==> config.mk <==
export PLATFORM = sky130hd
export DESIGN_NAME = pred_table
export DESIGN_NICKNAME = d
export VERILOG_FILES = /design/src/rtl/pred_table.sv
export SDC_FILE = /design/constraint.sdc
export NUM_CORES = 1
export LEC_CHECK = 0
export BUFFER_PORTS_ARGS = -buffer_cell sky130_fd_sc_hd__buf_2
export CAP_MARGIN = 20
export CORE_MARGIN = 2
export CORE_UTILIZATION = 40
export DETAILED_ROUTE_END_ITERATION = 10
export PLACE_DENSITY = 0.57
export SYNTH_ARGS = -nofsm -noshare
export SYNTH_HDL_FRONTEND = slang
export SYNTH_SLANG_ARGS = --single-unit
==> constraint.sdc <==
create_clock -name clk -period 17.4 [get_ports clk]
set_input_delay 0.87 -clock clk [delete_from_list [all_inputs] [get_ports clk]]
set_output_delay 0.87 -clock clk [all_outputs]
set_load 0.01 [all_outputs]
==> src/rtl/pred_table.sv <==
`timescale 1ns/1ps

module pred_table #(
    parameter type         entry_t   = logic,
    parameter int unsigned entries   = 256,
    parameter entry_t      reset_val = '0
) (
    input  logic                       clk,
    input  logic                       rst,
    input  logic [$clog2(entries)-1:0] rd_idx_i,    // predict side
    input  logic [$clog2(entries)-1:0] upd_idx_i,   // update read and write
    input  logic                       we_i,
    input  entry_t                     wr_data_i,
    output entry_t                     rd_data_o,
    output entry_t                     upd_data_o
);

    entry_t mem [entries];

    // both reads are combinational
    assign rd_data_o  = mem[rd_idx_i];
    assign upd_data_o = mem[upd_idx_i];

    always_ff @(posedge clk or posedge rst) begin
        if (rst) begin
            for (int i = 0; i < entries; i++) begin
                mem[i] <= reset_val;
            end
        end else if (we_i) begin
            mem[upd_idx_i] <= wr_data_i;
        end
    end

endmodule

* Yosys cells after proc, flatten, opt, wreduce, memory -nomap -nowiden
Cells that the tools add are included.
** Cells by class
- Order comparisons :: 3
- Divide/modulo/power cells :: 0
- Reductions and logical operators :: 1
- Multiplexer cells :: 9
- Add/subtract/negate cells :: 0
- Bitwise logic cells :: 2
- Equal/unequal tests :: 0
- $mul :: 0
- Shift-type cells :: 0
** Operators by type and width (count)
- bitwise mux 256 bit :: 1
- >= comparator 9 bit (second input constant) :: 2
- NOT 8 -> 9 bit :: 2
- binary-select mux 1 bit (select 8 bit) :: 2
- less-than comparator 9 x 1 -> 1 bit (second input constant) :: 1
- demux 1 bit (select 8 bit) :: 1
- two-way mux 1 bit :: 5
- logical AND 1 bit :: 1
** Word-level totals
- Output and inout port bits :: 2
- Register bits :: 256
- Bits in writable memories :: 0
- Bits in read-only memories :: 0
- Input port bits :: 20
- Latch bits :: 0
- Word-level logic and storage cells :: 271
- Memories :: 0

* Depth between registers and ports, before layout
- Depth after elaboration :: 6
- Depth in mapped cells :: 11
- Gate-level depth less buffers :: 7

* Worst setup path before layout
Ideal clock, no wire load.
- Path kind :: in2out
- From :: input port upd_idx_i[0]
- To :: output port upd_data_o
- Data arrival time :: 2704 ps
- Slack :: 13826 ps
- Stages on the path :: 8
- Data required time :: 16530 ps
- Buffers on the path :: 3
- Cells stage by stage :: buf_4 > buf_4 > buf_2 > mux4_2 > a221oi_1 > o21ai_1 > nor3_1 > nand4_1
** On the way
- Cells in the longest elaborated chain, start to end :: 4
** Ends and longest elaborated chain
- from (decl) :: line 11 : input logic [$clog2(entries)-1:0] upd_idx_i,
- NOT 8 -> 9 bit (not written as such) :: line 22 : assign upd_data_o = mem[upd_idx_i];
- binary-select mux 1 bit (select 8 bit) :: line 22
- two-way mux 1 bit (not written as such) (2 in a row) :: line 22
- to (decl) :: line 15 : output entry_t upd_data_o
Every way passes these cells. The select of a mux whose other input is x is not followed.

* Worst setup path after layout
- From :: input port rd_idx_i[1]
- To :: output port rd_data_o
** On the way
- Cells in the longest elaborated chain, start to end :: 4
** Ends and longest elaborated chain
- from (decl) :: line 10 : input logic [$clog2(entries)-1:0] rd_idx_i,
- NOT 8 -> 9 bit (not written as such) :: line 21 : assign rd_data_o = mem[rd_idx_i];
- binary-select mux 1 bit (select 8 bit) :: line 21
- two-way mux 1 bit (not written as such) (2 in a row) :: line 21
- to (decl) :: line 14 : output entry_t rd_data_o,
Every way passes these cells. The select of a mux whose other input is x is not followed.

==> qor.txt <==
ys flop type - dfrtp_1
max FFs per register - 256
post-route DRC violation count - 0
Worst path slowest cell - a2111oi_0
DP Cell Count - 1682
worst path bufs/invs - 3
Total Power - 1.47 mW
# rows - 71
Largest regs - mem: 256 flops
Arrival @ worst endpoint - 4.75 ns
Global Route Usage Sum - 23.8%
switching power - 377 uW
chip width - 198 um
Worst-path clk slew - 0.05 ns
min-delay worst type - in2async
pwr/cell area - 89.1 nW/um^2
number of synthesized flops with an enable pin - 0
RSZ-0062 raised after global routing - false
Die Area - 39200 um^2
Comb pwr share - 10.8%
Final ANT Viol Nets - 0
clock network power share - 45.0%
Core ar. - 37300 um^2
clk_lat worst skew - 0.56 ns
syn avg cell area - 11.7 um^2
period utilisation layout - 32.3%
mapped cell area - 15000 um^2
CP Launch Type - input pin
Final setup viols - 0
Resize count post-CTS - 0
Routed wire per std cell - 26.2 um
routed via count - 10600
first-pass GRT wire length - 70.0 mm
initial antenna violation count - 1
Post-Layout Cell Count - 1739
Final Core Density - 44.1%
Post-Syn Nets - 1303
P&R area growth vs syn - 9.36%
layout cells sized above 1 - 34.4%
Tightest Pin Transition - 1.22 ns
routed wire length - 45.6 mm
GP Congestion - 0.823
Port Buffers - 21
Post-Synthesis Cells - 1283
clock root cell - clkbuf_16
Peak supply drop - 0.0539 mV
Fill cells - 3448
vias in the first global route - 10600
skew final - 0 ns
largest net degree at the start of global routing - 134
Seq cells post-synth - 256
largest reg by FF count - mem
Slew headroom - 18.6%
min cycle time layout - 5.61 ns
Max-Cap Viols - 0
cell repeated most along the worst path - buf_4
Fin. Hold Viols - 0
sw frac - 25.8%
P_int - 1.09 mW
Vias/cell - 6.10
Initial DRT Pass Iterations - 5
outcome - finished, final reports clean
Longest Clk Path Bufs - 3
die outline height - 198 um
Seq/Total Area, Yosys - 42.6%
post-CTS setup buffer count - 0
DR iter-0 viols - 1048
CTS Hold Bufs - 0
async set-reset flop share out of synthesis - 100%
# H-tree levels - 1
worst stage delay on the critical path - 1.00 ns
most common cell after layout, fill and taps aside - nor2_1
Slew Viols, Final - 0
CP Class - in2out
Antenna Cells - 0
Synth Warn # - 0
Synth cell types - 43
clock sink count - 256
commonest cells after routing, fill and taps aside - nor2_1, dfrtp_1, mux2_2
required time of the critical path - 16.53 ns
grt total ovfl - 0
nets - 1263
leak pwr - 7.07 nW
setup TNS - 0 ns
Crit Path Max Fanout - 52
Starting Density - 40.3%
crit-path leading delay family - compound AO/OA/AOI/OAI gates
Seq pwr share - 44.2%
CTS tree - yes
io pins - 22
CP Capture Type - output port
CTS Buf Count - 31
CP Cell Sequence - buf_4, buf_4, nand3b_1, o22ai_1, a2111oi_0, o41ai_1, a211oi_1, a31oi_1, buf_2
fmax - 0.178 GHz
DP HPWL - 27.7 mm
## metal layers
layer  routed length (um)  vias up  global-route usage, %
li1                     -     4596                      -
met1                19900     5580                   33.9
met2                21700      380                   37.9
met3                 3030       60                   3.56
met4                 1000        0                   6.49
met5                    0        -                      0
## synth_stat cells, types with 5 or more instances
library cell | count | area [um^2]
nand3_1 | 19 | 95.1
mux2_2 | 242 | 2730
buf_4 | 14 | 105
a211oi_1 | 13 | 97.6
mux4_2 | 97 | 2180
dfrtp_1 | 256 | 6410
buf_2 | 22 | 110
a21oi_1 | 5 | 25.0
a2111oi_0 | 5 | 43.8
nor2_1 | 269 | 1010
clkbuf_1 | 75 | 282
a221oi_1 | 9 | 78.8
o21ai_0 | 13 | 65.1
o22ai_1 | 20 | 125
mux2_1 | 15 | 169
nand4_1 | 5 | 31.3
nor2b_1 | 18 | 113
nor4_1 | 11 | 68.8
nand2_1 | 47 | 176
a22oi_1 | 8 | 60.1
mux2i_1 | 76 | 761
## metrics by stage
step,instance area (um^2),worst slack (ns),hold slack (ns)
after floorplan,15000,9.49,0.470
after global placement,15400,11.91,0.493
after detailed placement,15400,11.91,0.500
after CTS,16400,11.92,0.514
after global routing,16400,11.72,0.539
final,16400,11.79,0.461
## power by group through the flow
stage / Clock (mW) / Sequential [mW] / Combinational (mW)
after global placement: 0 / 0.656 / 0.154
after global routing: 0.694 / 0.651 / 0.170
final: 0.659 / 0.648 / 0.158
after detailed placement: 0 / 0.657 / 0.157
after floorplan: 0 / 0.648 / 0.117
after CTS: 0.673 / 0.647 / 0.157
## layout make-up
| type | count | area (um^2) | area share (%) |
|---|---|---|---|
| inverter | 3 | 18.8 | 0.114 |
| sequential | 256 | 6410 | 39.0 |
| clock buffer | 41 | 883 | 5.37 |
| clock inverter | 14 | 150 | 0.913 |
| timing repair buffer | 43 | 312 | 1.89 |
| tap | 474 | 593 | 3.61 |
| multi-input combinational | 908 | 8080 | 49.1 |
## cell families (layout without fill, tap and decap cells)
kind of cell | count (synthesis) | count (layout) | share of synthesized area (%)
AND/OR/NAND/NOR | 390 | 390 | 10.9
buffers and inverters | 119 | 101 | 3.65
multiplexers | 430 | 430 | 38.8
AO/OA/AOI/OAI | 88 | 88 | 3.99
flip-flops | 256 | 256 | 42.6
## path summary, 6_finish.rpt
kind                        startpoint        end  slack (ns)  cells after the start
setup / recovery           rd_idx_i[1]  rd_data_o       11.79                      9
hold / removal                     rst    mem[28]        0.46                      2
setup reg to reg              mem[141]   mem[141]       16.56                      1
hold reg to reg                mem[63]    mem[63]        0.52                      1
max in group asynchronous          rst   mem[213]       14.78                      4
min in group clk               mem[63]    mem[63]        0.52                      1
No activity file was read; power rests on OpenSTA's default activity.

════

Action item: State the number of lines in this listing that contain the string "Word", and add nothing else.

Answer space: 2